Boulder County’s uninsured rate remains low, thanks to the Affordable Care Act and local efforts to enroll low-income residents in publicly funded health programs. However, enrollment in Medicaid and Colorado’s Child Health Plan Plus was off about 10% from its highest point in 2017.
Latino and low-income Boulder County residents generally rank their personal health lower than non-Hispanic whites and more wealthy residents. When it comes to mental health however, Latinos, low-income residents, and men report fewer poor mental health days than others.
LGBQ high school students at BVSD continue to face higher rates of attempting suicide and feeling sad and hopeless than their heterosexual and cisgender peers.

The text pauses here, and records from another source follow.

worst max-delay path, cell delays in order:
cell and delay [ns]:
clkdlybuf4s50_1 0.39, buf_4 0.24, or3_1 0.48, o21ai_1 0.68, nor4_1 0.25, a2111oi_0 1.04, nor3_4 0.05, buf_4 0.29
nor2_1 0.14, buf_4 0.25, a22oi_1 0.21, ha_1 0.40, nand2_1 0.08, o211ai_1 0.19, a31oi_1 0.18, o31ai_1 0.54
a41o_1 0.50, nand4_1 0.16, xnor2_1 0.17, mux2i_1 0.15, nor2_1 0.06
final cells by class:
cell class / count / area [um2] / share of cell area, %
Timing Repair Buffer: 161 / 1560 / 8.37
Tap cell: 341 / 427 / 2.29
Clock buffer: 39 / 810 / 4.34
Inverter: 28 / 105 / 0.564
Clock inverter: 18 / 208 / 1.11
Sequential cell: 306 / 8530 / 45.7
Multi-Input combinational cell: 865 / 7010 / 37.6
### src/rtl/muldiv_stall_fsm.sv
// Tracks EX occupancy by a multi-cycle M op; Busy stalls the front end, Done marks
// the final EX cycle. Instantiated by hazard_unit only under HAZARD_MULDIV_EN.
module muldiv_stall_fsm
   import riscv_hazard_pkg::*;
#(
   parameter int MUL_CYCLES = MUL_CYCLES_DEF,
   parameter int DIV_CYCLES = DIV_CYCLES_DEF
) (
   input  logic clk,
   input  logic rst_n,
   input  logic ex_muldiv,
   input  logic ex_isdiv,
   output logic busy,
   output logic done
);

   localparam logic             MUL_ONE  = (MUL_CYCLES == 1);
   localparam logic             DIV_ONE  = (DIV_CYCLES == 1);
   localparam logic [CNT_W-1:0] MUL_LOAD = lat_preload(MUL_CYCLES);
   localparam logic [CNT_W-1:0] DIV_LOAD = lat_preload(DIV_CYCLES);

   md_state_t        state_r;
   logic [CNT_W-1:0] cnt_r;
   logic             lat_one_s;

   // Done/Busy decode from the registered state and the incoming M op.
   always_comb begin
      lat_one_s = ex_isdiv ? DIV_ONE : MUL_ONE;
      done      = 1'b0;
      case (state_r)
         IDLE:    done = ex_muldiv & lat_one_s;
         BUSY:    done = (cnt_r == {CNT_W{1'b0}});
         default: done = 1'b0;
      endcase
      busy = ex_muldiv & ~done;
   end

   // State and down-counter; single-cycle ops never leave IDLE.
   always_ff @(posedge clk) begin
      if (!rst_n) begin
         state_r <= IDLE;
         cnt_r   <= {CNT_W{1'b0}};
      end else begin
         case (state_r)
            IDLE: begin
               if (ex_muldiv && !lat_one_s) begin
                  state_r <= BUSY;
                  cnt_r   <= ex_isdiv ? DIV_LOAD : MUL_LOAD;
               end else begin
                  state_r <= IDLE;
               end
            end
            BUSY: begin
               if (cnt_r == {CNT_W{1'b0}}) begin
                  state_r <= IDLE;
               end else begin
                  cnt_r <= cnt_r - {{(CNT_W-1){1'b0}}, 1'b1};
               end
            end
            default: begin
               state_r <= IDLE;
               cnt_r   <= {CNT_W{1'b0}};
            end
         endcase
      end
   end

endmodule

Decades of research has shown that the effects of discrimination and adverse environments are what lead to the large health disparities for LGBQ teens, and Boulder County is no exception.
Overall crime offenses in Boulder County have remained constant for the last five years. It is important to note that in 2013, the FBI UCR Program removed the word “forcible” from the definition of rape. The broader definition of rape accounts for the increase in the number of reported cases from 2012 to 2013.
Teen birth rates have decreased drastically in Boulder County and across the state, thanks to a comprehensive push to address the issue. Births to Latina teens have also declined significantly; however, they still make up a larger percentage of teen births than births to Anglo teen moms here.
Access to mental health care in Boulder County is better than in many parts of the state, but it still falls short of the need in the community. Almost 20 percent of the population in the county experienced eight or more days of poor mental health in the last month.